## YOUR INSTRUCTIONS
Filter the listing below, keeping only the lines with the word "over".

:: MATERIAL FOR THIS TASK ::

Source: an optimization exercise on an open RTL-to-GDS flow (aim: small area, a short achievable clock period and few clock cycles per item). Production flows keep margins and buffers that such runs may drop. Only simulation tests tie the RTL to the original design; equivalence was not proved. Power is estimated from default activity; no workload was simulated.

## garnet
Design flow_steer, start of the top module:
module flow_steer (
    input  wire         clk,
    input  wire         rst,
    input  wire         in_valid,
    output reg          in_ready,
    input  wire [31:0]  in_seed,
    input  wire [4:0]   in_hash_sel,     
    input  wire         in_mode,         
    input  wire [7:0]   in_aff_mask,
    input  wire [7:0]   in_online_mask,
    input  wire         in_tunnel,
    input  wire [23:0]  in_vni,
    input  wire         o_has_mac,
    input  wire [95:0]  o_mac,
    input  wire         o_has_ip,
    input  wire         o_v6,
    input  wire [127:0] o_src,
    input  wire [127:0] o_dst,
    input  wire [7:0]   o_proto,
    input  wire         o_has_ports,
    input  wire [31:0]  o_ports,
    input  wire         o_frag,
    input  wire         i_has_mac,
    input  wire [95:0]  i_mac,
    input  wire         i_has_ip,
    input  wire         i_v6,
    input  wire [127:0] i_src,
    input  wire [127:0] i_dst,
    input  wire [7:0]   i_proto,
    input  wire         i_has_ports,
    input  wire [31:0]  i_ports,
    input  wire         i_frag,
    output reg          out_valid,
    input  wire         out_ready,
    output reg  [31:0]  out_hash,
    output reg  [2:0]   out_region,
    output reg          out_drop
);
clock: 10.0 ns
lec_check: 0
cap_margin: 20
core_area: 5 5 315 315
cts_buf_list: sky130_fd_sc_hd__clkbuf_8
die_area: 0 0 320 320
place_density: 0.45
slew_margin: 20
standard.sh (not shown) runs the stock make flow with config.mk's settings and CLKGATE_MAP_FILE= SYNTH_SCRIPT=/design/flow/synth_recipe.tcl, a recipe that flattens the netlist after the stock synthesis.
==> flow/flow/run.sh <==
#!/bin/bash
# The standard layout (the standard.sh: ORFS synthesis to finish) with two
# changes to how the layout is optimised: the port buffers that global
# placement inserts are the smallest buffer cell (every port still gets its
# own buffer), and the resizer's timing repair aims for 6.2 ns of setup slack
# against the design's unchanged 10 ns clock. make's full output goes to
# flow.log in this folder.
set -euo pipefail
export BUFFER_PORTS_ARGS="-buffer_cell sky130_fd_sc_hd__buf_1"
export SETUP_SLACK_MARGIN=6.2
bash standard.sh > flow.log 2>&1
Having completed the whole flow, garnet delivered a layout that passed the timing, design-rule and antenna checks.
Testbench counts of garnet, summed over its fixed seeds: cycles 8,214, items 3,200.
What raven does differently from garnet at the input level:
==> flow/flow/run.sh <==
#!/bin/bash
# The standard layout (the standard.sh: ORFS synthesis to finish), with the
# port buffers that global placement inserts made of the smallest buffer cell
# instead of the cell the resizer picks by default. Every port still gets its
# own buffer. make's full output goes to flow.log in this folder.
set -euo pipefail
export BUFFER_PORTS_ARGS="-buffer_cell sky130_fd_sc_hd__buf_1"
bash standard.sh > flow.log 2>&1
diff --git a/flow/config.mk b/flow/config.mk
--- a/flow/config.mk
+++ b/flow/config.mk
@@ -9,3 +9,2 @@
 export CORE_AREA = 5 5 315 315
-export CTS_BUF_LIST = sky130_fd_sc_hd__clkbuf_8
 export DIE_AREA = 0 0 320 320
Compared with garnet, raven shows first-pass GRT wire length that has gone up slightly.
As far as post-synthesis instance total goes, garnet and raven are indistinguishable; the numbers are identical.
Comparing raven with garnet, the number of placed instances, taps included came out essentially unchanged.
Comparing share of the final layout cell area in sequential cells for garnet and raven, the bigger number came from raven.
Cmp raven vs garnet: wire length reported by the detailed router higher in raven
Summary of raven over garnet: arrival time at the worst endpoint went up 560 ps, share of synthesized cell area in and, or, nand and nor gates held, hold slack held, area occupied by multi-input gates went down about 4.3%, cell-internal power held.
Relative to garnet, the setup slack of raven is lower by 560 ps.
Here is what was changed in the inputs of tundra compared with raven.
==> flow/flow/run.sh <==
#!/bin/bash
# The standard layout (the standard.sh: ORFS synthesis to finish) with two
# changes to how the layout is optimised: the port buffers that global
# placement inserts are the smallest buffer cell (every port still gets its
# own buffer), and the resizer's timing repair aims for 6.2 ns of setup slack
# against the design's unchanged 10 ns clock. make's full output goes to
# flow.log in this folder.
set -euo pipefail
export BUFFER_PORTS_ARGS="-buffer_cell sky130_fd_sc_hd__buf_1"
export SETUP_SLACK_MARGIN=6.2
bash standard.sh > flow.log 2>&1
## What came out
On tundra: pre-CTS setup slack is 75 ps higher than what raven gave.
Looking at fraction of area in multi-input gates, tundra sits 0.33 points below raven.
Routed wire length: tundra better than raven
Compared with raven, in tundra setup TNS after final layout closely matched the old numbers, sequential share of layout area has decreased, sum of internal, switching and leakage power +0.00014 W, share of the clock period used by the worst path after layout down 6.1 points.
A startpoint-to-endpoint class of the critical path of input pin to register is what raven shows, while register to register belongs to tundra.


Starting RTL as in the previous note.
export LEC_CHECK = 0
export CAP_MARGIN = 20
export CORE_AREA = 5 5 315 315
export DIE_AREA = 0 0 320 320
export PLACE_DENSITY = 0.45
export SLEW_MARGIN = 20
create_clock -name core_clock -period 10.0 [get_ports {clk}]
==> flow/flow/run.sh <==
#!/bin/bash
# The standard layout (the standard.sh: ORFS synthesis to finish) with two
# changes to how the layout is optimised: the port buffers that global
# placement inserts are the smallest buffer cell (every port still gets its
# own buffer), and the resizer's timing repair aims for 6.0 ns of setup slack
# against the design's unchanged 10 ns clock. make's full output goes to
# flow.log in this folder.
set -euo pipefail
export BUFFER_PORTS_ARGS="-buffer_cell sky130_fd_sc_hd__buf_1"
export SETUP_SLACK_MARGIN=6.0
bash standard.sh > flow.log 2>&1
The first run produced a clean layout.
Testbench counts at the start, summed over its fixed seeds: cycles 8,214, items 3,200.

:::

## RESPONSE AREA
Testbench counts of garnet, summed over its fixed seeds: cycles 8,214, items 3,200.
Summary of raven over garnet: arrival time at the worst endpoint went up 560 ps, share of synthesized cell area in and, or, nand and nor gates held, hold slack held, area occupied by multi-input gates went down about 4.3%, cell-internal power held.
Testbench counts at the start, summed over its fixed seeds: cycles 8,214, items 3,200.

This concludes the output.